I made some floating candles and I did a test burn. The white "commercial" candle seemed to burn all the way to the edge, however mine burned straight down and left a "ring." I am guessing the wick size was too small. Based on recommendations here I am thinking #1,#2, or #3. Is there a equation for determining the correct wick size?


----------



## honeyshack (Jan 6, 2008)

there is no hard and fast formula for chosing wick size. Testing is something that is on going even you think you got it. Wick sizes can vary between wax constistency and flower type. It is the nature of a natural product

Love the mold, where did you get it?


----------



## eqnox (Nov 10, 2009)

I ended up making the mold because I couldn't find one exactly like the one I wanted. 

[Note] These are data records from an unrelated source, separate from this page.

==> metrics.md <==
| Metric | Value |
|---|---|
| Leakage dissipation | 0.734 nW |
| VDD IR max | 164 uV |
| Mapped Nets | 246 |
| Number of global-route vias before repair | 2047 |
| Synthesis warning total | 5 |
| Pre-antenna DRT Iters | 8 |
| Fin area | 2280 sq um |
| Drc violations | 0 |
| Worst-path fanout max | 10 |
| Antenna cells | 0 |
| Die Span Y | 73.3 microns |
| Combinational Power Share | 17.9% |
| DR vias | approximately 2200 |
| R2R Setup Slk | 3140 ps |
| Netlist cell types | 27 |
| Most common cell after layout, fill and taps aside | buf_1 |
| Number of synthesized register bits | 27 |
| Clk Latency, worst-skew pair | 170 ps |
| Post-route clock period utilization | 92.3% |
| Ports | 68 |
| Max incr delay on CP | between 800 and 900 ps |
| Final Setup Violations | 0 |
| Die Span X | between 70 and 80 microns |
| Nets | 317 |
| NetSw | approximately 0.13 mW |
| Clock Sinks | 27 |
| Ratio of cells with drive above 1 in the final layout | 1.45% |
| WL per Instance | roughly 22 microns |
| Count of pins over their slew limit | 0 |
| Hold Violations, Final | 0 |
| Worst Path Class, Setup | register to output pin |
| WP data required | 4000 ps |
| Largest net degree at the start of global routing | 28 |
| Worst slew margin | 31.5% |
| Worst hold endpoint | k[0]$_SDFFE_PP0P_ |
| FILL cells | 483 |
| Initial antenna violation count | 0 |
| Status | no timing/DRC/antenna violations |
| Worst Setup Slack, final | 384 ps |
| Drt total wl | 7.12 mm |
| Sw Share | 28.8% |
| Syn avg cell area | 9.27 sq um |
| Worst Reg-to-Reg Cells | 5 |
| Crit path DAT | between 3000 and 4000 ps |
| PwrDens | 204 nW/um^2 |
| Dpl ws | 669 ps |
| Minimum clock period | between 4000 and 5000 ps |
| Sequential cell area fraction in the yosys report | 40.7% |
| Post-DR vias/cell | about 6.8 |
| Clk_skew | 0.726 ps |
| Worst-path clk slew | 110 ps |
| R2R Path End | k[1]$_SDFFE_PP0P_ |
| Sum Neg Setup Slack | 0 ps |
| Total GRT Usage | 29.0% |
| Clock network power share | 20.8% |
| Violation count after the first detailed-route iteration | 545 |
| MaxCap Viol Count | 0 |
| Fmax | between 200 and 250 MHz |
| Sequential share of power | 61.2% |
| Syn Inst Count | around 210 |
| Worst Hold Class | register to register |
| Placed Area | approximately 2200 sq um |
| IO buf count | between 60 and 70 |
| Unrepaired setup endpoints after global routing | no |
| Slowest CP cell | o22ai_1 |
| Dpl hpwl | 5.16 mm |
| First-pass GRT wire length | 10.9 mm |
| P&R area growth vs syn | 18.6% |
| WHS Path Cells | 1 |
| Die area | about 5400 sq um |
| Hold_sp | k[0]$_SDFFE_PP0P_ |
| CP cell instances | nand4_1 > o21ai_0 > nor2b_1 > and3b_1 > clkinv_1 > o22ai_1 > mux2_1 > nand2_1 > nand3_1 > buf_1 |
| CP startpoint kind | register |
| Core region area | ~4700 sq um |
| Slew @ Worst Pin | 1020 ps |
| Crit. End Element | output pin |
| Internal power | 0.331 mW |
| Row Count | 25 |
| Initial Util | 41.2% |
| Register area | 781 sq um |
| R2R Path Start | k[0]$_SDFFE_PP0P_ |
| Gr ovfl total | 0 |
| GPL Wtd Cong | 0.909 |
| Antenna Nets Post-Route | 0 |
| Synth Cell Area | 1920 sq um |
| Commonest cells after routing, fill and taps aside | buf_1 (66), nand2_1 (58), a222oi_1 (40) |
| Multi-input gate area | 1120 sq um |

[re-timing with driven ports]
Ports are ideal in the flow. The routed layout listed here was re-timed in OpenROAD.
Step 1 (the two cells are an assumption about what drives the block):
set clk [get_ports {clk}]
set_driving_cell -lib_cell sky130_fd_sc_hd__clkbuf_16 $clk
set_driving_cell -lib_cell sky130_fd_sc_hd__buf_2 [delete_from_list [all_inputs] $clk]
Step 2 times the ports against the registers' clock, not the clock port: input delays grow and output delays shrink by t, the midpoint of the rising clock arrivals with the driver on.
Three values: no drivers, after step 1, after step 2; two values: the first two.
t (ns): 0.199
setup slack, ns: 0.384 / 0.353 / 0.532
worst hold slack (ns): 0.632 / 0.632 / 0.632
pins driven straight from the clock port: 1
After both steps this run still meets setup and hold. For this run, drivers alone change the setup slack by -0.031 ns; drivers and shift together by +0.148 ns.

I posted a few photos of it online. 
http://www.bluelineapiary.com/2011/01/silicone-mold/

I'm going to try a 3/0 and a 4/0 and see if I have better luck.


----------



## Bee Bliss (Jun 9, 2010)

Were both test candles made of beeswax? Did they have the same wick size? What size wick did the yellow candle have?

You mentioned 3/0 (pronounced three aught) and #3 size wicks. They are quite different in size. For example, I use 4/0 for birthday candles and I think that would not be the size you want for your floating candles. I have made some already and I think I used #2 square braid wick for about a 2 inch diameter candles. I make sure the wick at bottom of the candle is not exposed to the water or it will soak up water.

If you want to try to burn closer to the edge, try one wick size larger. A larger wick will burn hotter and faster, too.


----------



## Bee Bliss (Jun 9, 2010)

Here's a guideline I got from somewhere:

Wick.... Recommended Candle Diameter

4/0 ...for... tea light/votive/birthday candle
3/0 ...for... taper/tea light/votive
2/0 ...for... 0.8" taper
1/0 ...for... 0.9" taper
#1 ...for... 1" to 1.5"
#2 ...for... 1.5" to 2"
#3 ...for... 2" to 2.5"
#4 ...for... 2.5" to 2.8"
#6 ...for... 2.8 to 3.2"
#7 ...for... 3.2" to 3.5"


----------